Architecture Highlights
- 8 Convolutional Stages: Each stage includes a Convolutional layer, ELU activation, and Batch Normalization.
- Downsampling: Strategic Max-Pooling layers reduce the temporal dimensionality while extracting high-level features.
- Fully Connected Head: A flattened layer followed by two dense layers to output the detection probability.
from main import MyNet
# Instantiate the model
model = MyNet()
# Basic structure overview
print(model)
Training and Evaluation
The training process involves iterating through simulated batches where the model learns to distinguish between pure Gaussian noise and noise containing a BBH chirp signal.
Monitoring with Utilities
The project includes several utility classes in utils.py to monitor the training process:
Animator: Provides real-time plotting of loss and accuracy within Jupyter notebooks.Accumulator: Sums up metrics over multiple batches for precise epoch-level reporting.Timer: Benchmarks the computational efficiency of the training loop.

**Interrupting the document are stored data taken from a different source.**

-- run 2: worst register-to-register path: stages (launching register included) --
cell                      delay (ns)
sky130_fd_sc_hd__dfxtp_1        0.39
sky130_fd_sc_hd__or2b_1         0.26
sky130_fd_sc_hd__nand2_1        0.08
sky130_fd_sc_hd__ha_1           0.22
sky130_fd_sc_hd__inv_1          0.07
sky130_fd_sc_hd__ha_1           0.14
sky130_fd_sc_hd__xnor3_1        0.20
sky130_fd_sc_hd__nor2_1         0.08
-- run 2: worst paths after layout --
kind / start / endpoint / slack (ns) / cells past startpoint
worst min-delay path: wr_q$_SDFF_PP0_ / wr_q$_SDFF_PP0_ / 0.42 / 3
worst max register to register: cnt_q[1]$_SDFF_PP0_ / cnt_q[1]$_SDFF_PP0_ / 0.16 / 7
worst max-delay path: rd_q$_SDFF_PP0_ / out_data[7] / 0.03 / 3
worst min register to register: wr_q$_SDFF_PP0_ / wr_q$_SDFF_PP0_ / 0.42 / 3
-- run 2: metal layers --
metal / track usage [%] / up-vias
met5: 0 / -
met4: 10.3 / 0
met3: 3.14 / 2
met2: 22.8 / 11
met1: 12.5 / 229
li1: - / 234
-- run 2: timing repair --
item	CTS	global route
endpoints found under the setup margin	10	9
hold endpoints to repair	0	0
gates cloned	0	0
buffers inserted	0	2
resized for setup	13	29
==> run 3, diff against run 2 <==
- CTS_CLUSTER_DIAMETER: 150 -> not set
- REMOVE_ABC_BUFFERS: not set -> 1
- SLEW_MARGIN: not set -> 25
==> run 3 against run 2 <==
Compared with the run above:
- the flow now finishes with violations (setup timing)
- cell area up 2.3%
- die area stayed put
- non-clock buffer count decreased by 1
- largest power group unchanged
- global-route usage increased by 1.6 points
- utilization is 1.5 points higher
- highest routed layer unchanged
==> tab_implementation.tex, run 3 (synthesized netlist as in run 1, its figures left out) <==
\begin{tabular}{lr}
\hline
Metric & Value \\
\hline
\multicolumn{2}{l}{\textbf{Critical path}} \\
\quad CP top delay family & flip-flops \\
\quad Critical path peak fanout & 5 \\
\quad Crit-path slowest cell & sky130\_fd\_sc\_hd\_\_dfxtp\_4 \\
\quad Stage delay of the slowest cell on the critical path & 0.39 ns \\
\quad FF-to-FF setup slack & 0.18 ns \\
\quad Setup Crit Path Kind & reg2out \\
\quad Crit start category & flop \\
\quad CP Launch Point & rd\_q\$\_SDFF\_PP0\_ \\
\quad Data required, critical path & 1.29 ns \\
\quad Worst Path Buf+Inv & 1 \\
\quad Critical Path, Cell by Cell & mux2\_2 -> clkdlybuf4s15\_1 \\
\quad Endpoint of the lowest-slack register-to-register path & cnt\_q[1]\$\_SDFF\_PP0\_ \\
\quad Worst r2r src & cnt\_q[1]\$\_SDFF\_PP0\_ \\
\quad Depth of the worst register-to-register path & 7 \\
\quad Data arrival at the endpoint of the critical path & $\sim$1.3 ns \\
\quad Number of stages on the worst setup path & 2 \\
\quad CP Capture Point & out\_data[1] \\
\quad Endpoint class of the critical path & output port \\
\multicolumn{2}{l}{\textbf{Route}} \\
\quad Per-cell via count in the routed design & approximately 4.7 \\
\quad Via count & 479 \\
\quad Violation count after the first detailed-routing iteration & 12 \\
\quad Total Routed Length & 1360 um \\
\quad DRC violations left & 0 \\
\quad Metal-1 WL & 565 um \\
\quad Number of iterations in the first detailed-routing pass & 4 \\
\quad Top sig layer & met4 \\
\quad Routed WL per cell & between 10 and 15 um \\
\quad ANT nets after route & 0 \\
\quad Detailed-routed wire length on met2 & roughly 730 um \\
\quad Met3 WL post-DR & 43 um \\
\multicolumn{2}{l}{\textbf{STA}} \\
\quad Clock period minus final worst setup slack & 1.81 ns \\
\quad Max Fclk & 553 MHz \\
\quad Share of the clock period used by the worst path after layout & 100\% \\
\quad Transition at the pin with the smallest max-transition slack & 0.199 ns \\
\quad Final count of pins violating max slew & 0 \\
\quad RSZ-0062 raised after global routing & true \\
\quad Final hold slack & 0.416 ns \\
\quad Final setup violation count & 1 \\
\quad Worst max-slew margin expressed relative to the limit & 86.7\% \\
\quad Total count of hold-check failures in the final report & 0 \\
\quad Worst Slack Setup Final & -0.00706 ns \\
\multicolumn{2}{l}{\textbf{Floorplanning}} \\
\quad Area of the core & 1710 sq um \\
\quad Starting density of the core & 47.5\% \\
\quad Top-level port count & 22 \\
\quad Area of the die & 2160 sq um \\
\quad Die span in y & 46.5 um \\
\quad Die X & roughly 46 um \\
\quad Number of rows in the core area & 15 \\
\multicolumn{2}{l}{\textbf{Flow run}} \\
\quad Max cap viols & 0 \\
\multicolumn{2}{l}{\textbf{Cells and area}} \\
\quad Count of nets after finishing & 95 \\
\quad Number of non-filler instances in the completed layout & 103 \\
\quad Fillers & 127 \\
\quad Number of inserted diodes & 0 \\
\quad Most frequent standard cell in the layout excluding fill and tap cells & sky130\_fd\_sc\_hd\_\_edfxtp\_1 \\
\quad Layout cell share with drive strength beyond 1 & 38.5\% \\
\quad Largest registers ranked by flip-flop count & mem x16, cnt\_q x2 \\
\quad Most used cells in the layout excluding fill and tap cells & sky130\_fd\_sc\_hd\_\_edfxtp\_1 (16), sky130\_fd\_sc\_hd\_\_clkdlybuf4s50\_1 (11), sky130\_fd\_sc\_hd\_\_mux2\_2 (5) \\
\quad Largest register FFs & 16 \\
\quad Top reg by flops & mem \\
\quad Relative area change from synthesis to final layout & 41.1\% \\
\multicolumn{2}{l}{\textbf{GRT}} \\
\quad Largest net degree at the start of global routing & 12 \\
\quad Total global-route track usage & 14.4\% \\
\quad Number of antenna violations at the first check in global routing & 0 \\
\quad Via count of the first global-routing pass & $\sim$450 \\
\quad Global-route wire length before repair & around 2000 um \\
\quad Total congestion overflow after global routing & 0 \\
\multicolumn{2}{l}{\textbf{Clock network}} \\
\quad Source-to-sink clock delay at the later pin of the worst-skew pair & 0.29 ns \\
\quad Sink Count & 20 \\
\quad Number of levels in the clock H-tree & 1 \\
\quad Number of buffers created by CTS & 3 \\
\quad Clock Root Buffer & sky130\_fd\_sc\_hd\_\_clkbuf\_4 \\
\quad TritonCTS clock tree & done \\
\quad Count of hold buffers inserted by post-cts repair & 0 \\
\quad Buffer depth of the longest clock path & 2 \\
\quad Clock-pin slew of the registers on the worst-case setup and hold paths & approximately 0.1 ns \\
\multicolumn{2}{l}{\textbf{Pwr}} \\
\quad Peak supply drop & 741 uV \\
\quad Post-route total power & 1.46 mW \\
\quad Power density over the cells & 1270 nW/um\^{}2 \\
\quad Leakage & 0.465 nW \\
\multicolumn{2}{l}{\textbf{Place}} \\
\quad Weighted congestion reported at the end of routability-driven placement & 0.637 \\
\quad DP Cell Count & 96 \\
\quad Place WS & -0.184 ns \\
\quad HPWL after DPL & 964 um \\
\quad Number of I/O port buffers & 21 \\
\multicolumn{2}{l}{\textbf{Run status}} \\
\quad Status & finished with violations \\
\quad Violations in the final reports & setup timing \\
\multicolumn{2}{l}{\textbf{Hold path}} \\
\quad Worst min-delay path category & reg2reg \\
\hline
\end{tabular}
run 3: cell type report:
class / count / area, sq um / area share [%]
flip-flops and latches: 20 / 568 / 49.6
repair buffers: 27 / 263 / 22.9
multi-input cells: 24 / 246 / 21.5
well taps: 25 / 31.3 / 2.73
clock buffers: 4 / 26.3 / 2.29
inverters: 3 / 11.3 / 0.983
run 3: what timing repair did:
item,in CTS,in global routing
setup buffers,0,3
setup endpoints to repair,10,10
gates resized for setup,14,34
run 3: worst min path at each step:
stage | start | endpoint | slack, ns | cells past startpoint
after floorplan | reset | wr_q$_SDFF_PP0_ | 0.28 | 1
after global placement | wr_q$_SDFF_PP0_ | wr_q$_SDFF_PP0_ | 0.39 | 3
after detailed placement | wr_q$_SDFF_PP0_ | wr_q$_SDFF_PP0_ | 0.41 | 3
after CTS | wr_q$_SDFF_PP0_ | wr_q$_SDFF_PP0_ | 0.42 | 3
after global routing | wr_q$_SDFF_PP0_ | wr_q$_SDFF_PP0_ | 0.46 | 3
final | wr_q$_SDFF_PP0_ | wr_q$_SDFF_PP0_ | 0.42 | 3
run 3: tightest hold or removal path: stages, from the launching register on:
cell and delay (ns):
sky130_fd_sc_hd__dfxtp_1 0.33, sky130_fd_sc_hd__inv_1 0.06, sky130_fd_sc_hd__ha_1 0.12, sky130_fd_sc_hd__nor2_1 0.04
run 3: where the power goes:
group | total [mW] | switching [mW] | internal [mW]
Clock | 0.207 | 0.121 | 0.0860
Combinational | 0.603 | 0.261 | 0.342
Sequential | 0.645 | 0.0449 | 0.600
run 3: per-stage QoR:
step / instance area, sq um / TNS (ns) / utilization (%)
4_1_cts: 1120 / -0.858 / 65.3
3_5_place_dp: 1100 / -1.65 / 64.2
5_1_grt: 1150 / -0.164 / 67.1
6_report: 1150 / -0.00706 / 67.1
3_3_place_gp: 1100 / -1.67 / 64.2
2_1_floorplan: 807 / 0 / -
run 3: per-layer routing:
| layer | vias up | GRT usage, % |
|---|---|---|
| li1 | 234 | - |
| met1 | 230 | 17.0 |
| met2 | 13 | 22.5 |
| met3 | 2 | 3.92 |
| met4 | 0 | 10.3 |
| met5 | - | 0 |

Basic Training Loop Example
import torch
from torch.utils.data import DataLoader
# Setup data and model
train_set = DatasetGenerator(nsample_perepoch=1000)
train_loader = DataLoader(train_set, batch_size=32, shuffle=True)
model = MyNet().to('cuda')
optimizer = torch.optim.Adam(model.parameters(), lr=0.001)
criterion = torch.nn.CrossEntropyLoss()
# Training iteration
for epoch in range(10):
for X, y in train_loader:
X, y = X.to('cuda'), y.to('cuda')
pred = model(X)
loss = criterion(pred, y)
optimizer.zero_grad()
loss.backward()
optimizer.step()
Performance Visualization
The baseline includes scripts to generate a "Sugon" report (via baseline_sugon.html), which visualizes:
- Waveform Injections: How the signal looks when buried in noise.
- Loss Curves: The convergence behavior of the CNN.
- Detection Statistics: Accuracy and False Alarm Rate (FAR) metrics.
To view these results, navigate to the 2023/deep_learning/baseline/ directory and open the provided HTML summaries in your browser.